:: TASK DIRECTIONS ::
In the listing below, find the line that contains "w_req[2*c+1] = ch_rd_burst_req[c];" and the line that contains "w_win_idx >> 1;". Quote both and every line between them, exactly, and nothing more.

*** THE DATA

[config.mk]
export PLATFORM = sky130hd
export DESIGN_NAME = mem_burst_arbiter
export DESIGN_NICKNAME = d
export VERILOG_FILES = /design/src/rtl/mem_burst_arbiter.sv
export SDC_FILE = /design/constraint.sdc
export NUM_CORES = 1
export LEC_CHECK = 0
export BUFFER_PORTS_ARGS = -buffer_cell sky130_fd_sc_hd__buf_2
export CELL_PAD_IN_SITES_DETAIL_PLACEMENT = 0
export CELL_PAD_IN_SITES_GLOBAL_PLACEMENT = 1
export CORE_AREA = 5 5 318 320
export CTS_BUF_LIST = sky130_fd_sc_hd__clkbuf_8
export DETAILED_ROUTE_END_ITERATION = 8
export DIE_AREA = 0 0 323 325
export PLACE_DENSITY = 0.43
export REMOVE_ABC_BUFFERS = 1
export SKIP_LAST_GASP = 1
export SLEW_MARGIN = 20
export SYNTH_ARGS = -nofsm -noshare
export SYNTH_HDL_FRONTEND = slang
export SYNTH_SLANG_ARGS = --single-unit
[constraint.sdc]
create_clock -name mem_clk -period 9.3 [get_ports mem_clk]
set_input_delay 0.93 -clock mem_clk [delete_from_list [all_inputs] [get_ports mem_clk]]
set_output_delay 0.93 -clock mem_clk [all_outputs]
set_load 0.02 [all_outputs]
[src/rtl/mem_burst_arbiter.sv]
// Round-robin burst arbiter sharing one memory controller port among CH_NUM write/read requester pairs.
// Optional watchdog abort of stalled bursts is compiled in with `define ARB_TIMEOUT_EN.
//
//   state      | meaning
//   -----------+-------------------------------------------------------------
//   S_IDLE     | no burst in flight; round-robin search from r_rr_ptr
//   S_WR_BUSY  | write burst of requester r_gnt_idx in flight until wr_burst_finish
//   S_RD_BUSY  | read burst of requester r_gnt_idx in flight until rd_burst_finish
module mem_burst_arbiter #(
  parameter int MEM_DATA_BITS  = 64,
  parameter int CH_NUM         = 4,
  parameter int TIMEOUT_CYCLES = 4096
) (
  input  logic                            mem_clk,
  input  logic                            rst,
  input  logic [CH_NUM-1:0]               ch_wr_burst_req,
  input  logic [10*CH_NUM-1:0]            ch_wr_burst_len,
  input  logic [24*CH_NUM-1:0]            ch_wr_burst_addr,
  input  logic [MEM_DATA_BITS*CH_NUM-1:0] ch_wr_burst_data,
  output logic [CH_NUM-1:0]               ch_wr_burst_data_req,
  output logic [CH_NUM-1:0]               ch_wr_burst_finish,
  input  logic [CH_NUM-1:0]               ch_rd_burst_req,
  input  logic [10*CH_NUM-1:0]            ch_rd_burst_len,
  input  logic [24*CH_NUM-1:0]            ch_rd_burst_addr,
  output logic [CH_NUM-1:0]               ch_rd_burst_data_valid,
  output logic [MEM_DATA_BITS-1:0]        ch_rd_burst_data,
  output logic [CH_NUM-1:0]               ch_rd_burst_finish,
  output logic                            wr_burst_req,
  output logic [9:0]                      wr_burst_len,
  output logic [23:0]                     wr_burst_addr,
  input  logic                            wr_burst_data_req,
  output logic [MEM_DATA_BITS-1:0]        wr_burst_data,
  input  logic                            wr_burst_finish,
  output logic                            rd_burst_req,
  output logic [9:0]                      rd_burst_len,
  output logic [23:0]                     rd_burst_addr,
  input  logic                            rd_burst_data_valid,
  input  logic [MEM_DATA_BITS-1:0]        rd_burst_data,
  input  logic                            rd_burst_finish,
  output logic                            timeout_err
);

  localparam int unsigned NREQ = 2 * CH_NUM;
  localparam int          IW   = $clog2(NREQ);

  typedef enum logic [1:0] {
    S_IDLE    = 2'd0,
    S_WR_BUSY = 2'd1,
    S_RD_BUSY = 2'd2
  } state_t;

  state_t          r_state, w_state_nxt;
  logic [IW-1:0]   r_gnt_idx, w_gnt_nxt;
  logic [IW-1:0]   r_rr_ptr, w_rr_nxt;
  logic [9:0]      r_len, w_len_nxt;
  logic [23:0]     r_addr, w_addr_nxt;
  logic [NREQ-1:0] w_req;
  logic            w_win_found;
  logic [IW-1:0]   w_win_idx, w_win_ch, w_gnt_ch, w_gnt_inc;
  logic [9:0]      w_win_len;
  logic [23:0]     w_win_addr;

  // Modulo-NREQ add; NREQ need not be a power of two.
  function automatic logic [IW-1:0] wrap_add(input logic [IW-1:0] base, input int unsigned off);
    int unsigned s;
    s = 32'(base) + off;
    if (s >= NREQ) s = s - NREQ;
    return s[IW-1:0];
  endfunction

  always_comb begin
    for (int unsigned c = 0; c < CH_NUM; c++) begin
      w_req[2*c]   = ch_wr_burst_req[c];
      w_req[2*c+1] = ch_rd_burst_req[c];
    end
  end

  always_comb begin
    w_win_found = 1'b0;
    w_win_idx   = '0;
    for (int unsigned i = 0; i < NREQ; i++) begin
      if (!w_win_found && w_req[wrap_add(r_rr_ptr, i)]) begin
        w_win_found = 1'b1;
        w_win_idx   = wrap_add(r_rr_ptr, i);
      end
    end
  end

  assign w_win_ch  = w_win_idx >> 1;
  assign w_gnt_ch  = r_gnt_idx >> 1;
  assign w_gnt_inc = wrap_add(r_gnt_idx, 1);

  always_comb begin
    w_win_len  = '0;
    w_win_addr = '0;
    for (int unsigned c = 0; c < CH_NUM; c++) begin
      if (w_win_ch == IW'(c)) begin
        w_win_len  = w_win_idx[0] ? ch_rd_burst_len[10*c +: 10]  : ch_wr_burst_len[10*c +: 10];
        w_win_addr = w_win_idx[0] ? ch_rd_burst_addr[24*c +: 24] : ch_wr_burst_addr[24*c +: 24];
      end
    end
  end

`ifdef ARB_TIMEOUT_EN
  localparam int TW = $clog2(TIMEOUT_CYCLES + 1);
  logic [TW-1:0] r_tmo_cnt;
  logic          r_timeout_err, w_timeout_nxt;
  logic          w_tmo_hit;

  assign w_tmo_hit = (r_tmo_cnt == TW'(TIMEOUT_CYCLES - 1));

  // Held at zero while idle so every burst starts counting from zero.
  always_ff @(posedge mem_clk) begin
    if (rst || r_state == S_IDLE) r_tmo_cnt <= '0;
    else                          r_tmo_cnt <= r_tmo_cnt + TW'(1);
  end

  always_ff @(posedge mem_clk) begin
    if (rst) r_timeout_err <= 1'b0;
    else     r_timeout_err <= w_timeout_nxt;
  end

  assign timeout_err = r_timeout_err;
`else
  assign timeout_err = 1'b0;
`endif

  always_comb begin
    w_state_nxt = r_state;
    w_gnt_nxt   = r_gnt_idx;
    w_rr_nxt    = r_rr_ptr;
    w_len_nxt   = r_len;
    w_addr_nxt  = r_addr;
`ifdef ARB_TIMEOUT_EN
    w_timeout_nxt = 1'b0;
`endif
    case (r_state)
      S_IDLE: begin
        if (w_win_found) begin
          w_gnt_nxt   = w_win_idx;
          w_len_nxt   = w_win_len;
          w_addr_nxt  = w_win_addr;
          w_state_nxt = w_win_idx[0] ? S_RD_BUSY : S_WR_BUSY;
        end
      end
      S_WR_BUSY: begin
        if (wr_burst_finish) begin
          w_state_nxt = S_IDLE;
          w_rr_nxt    = w_gnt_inc;
        end
`ifdef ARB_TIMEOUT_EN
        else if (w_tmo_hit) begin
          w_state_nxt   = S_IDLE;
          w_rr_nxt      = w_gnt_inc;
          w_timeout_nxt = 1'b1;
        end
`endif
      end
      S_RD_BUSY: begin
        if (rd_burst_finish) begin
          w_state_nxt = S_IDLE;
          w_rr_nxt    = w_gnt_inc;
        end
`ifdef ARB_TIMEOUT_EN
        else if (w_tmo_hit) begin
          w_state_nxt   = S_IDLE;
          w_rr_nxt      = w_gnt_inc;
          w_timeout_nxt = 1'b1;
        end
`endif
      end
      default: w_state_nxt = S_IDLE;
    endcase
  end

  always_ff @(posedge mem_clk) begin
    if (rst) begin
      r_state   <= S_IDLE;
      r_gnt_idx <= '0;
      r_rr_ptr  <= '0;
      r_len     <= '0;
      r_addr    <= '0;
    end else begin
      r_state   <= w_state_nxt;
      r_gnt_idx <= w_gnt_nxt;
      r_rr_ptr  <= w_rr_nxt;
      r_len     <= w_len_nxt;
      r_addr    <= w_addr_nxt;
    end
  end

  assign wr_burst_req     = (r_state == S_WR_BUSY);
  assign rd_burst_req     = (r_state == S_RD_BUSY);
  assign wr_burst_len     = r_len;
  assign wr_burst_addr    = r_addr;
  assign rd_burst_len     = r_len;
  assign rd_burst_addr    = r_addr;
  assign ch_rd_burst_data = rd_burst_data;

  // Zero-latency steering: only the granted channel of the active type sees handshakes.
  always_comb begin
    wr_burst_data = '0;
    for (int unsigned c = 0; c < CH_NUM; c++) begin
      ch_wr_burst_data_req[c]   = (w_gnt_ch == IW'(c)) && wr_burst_req && wr_burst_data_req;
      ch_wr_burst_finish[c]     = (w_gnt_ch == IW'(c)) && wr_burst_req && wr_burst_finish;
      ch_rd_burst_data_valid[c] = (w_gnt_ch == IW'(c)) && rd_burst_req && rd_burst_data_valid;
      ch_rd_burst_finish[c]     = (w_gnt_ch == IW'(c)) && rd_burst_req && rd_burst_finish;
      if (w_gnt_ch == IW'(c)) wr_burst_data = ch_wr_burst_data[MEM_DATA_BITS*c +: MEM_DATA_BITS];
    end
  end

endmodule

******

:: ANSWER TO THE EXERCISE ::
      w_req[2*c+1] = ch_rd_burst_req[c];
    end
  end

  always_comb begin
    w_win_found = 1'b0;
    w_win_idx   = '0;
    for (int unsigned i = 0; i < NREQ; i++) begin
      if (!w_win_found && w_req[wrap_add(r_rr_ptr, i)]) begin
        w_win_found = 1'b1;
        w_win_idx   = wrap_add(r_rr_ptr, i);
      end
    end
  end

  assign w_win_ch  = w_win_idx >> 1;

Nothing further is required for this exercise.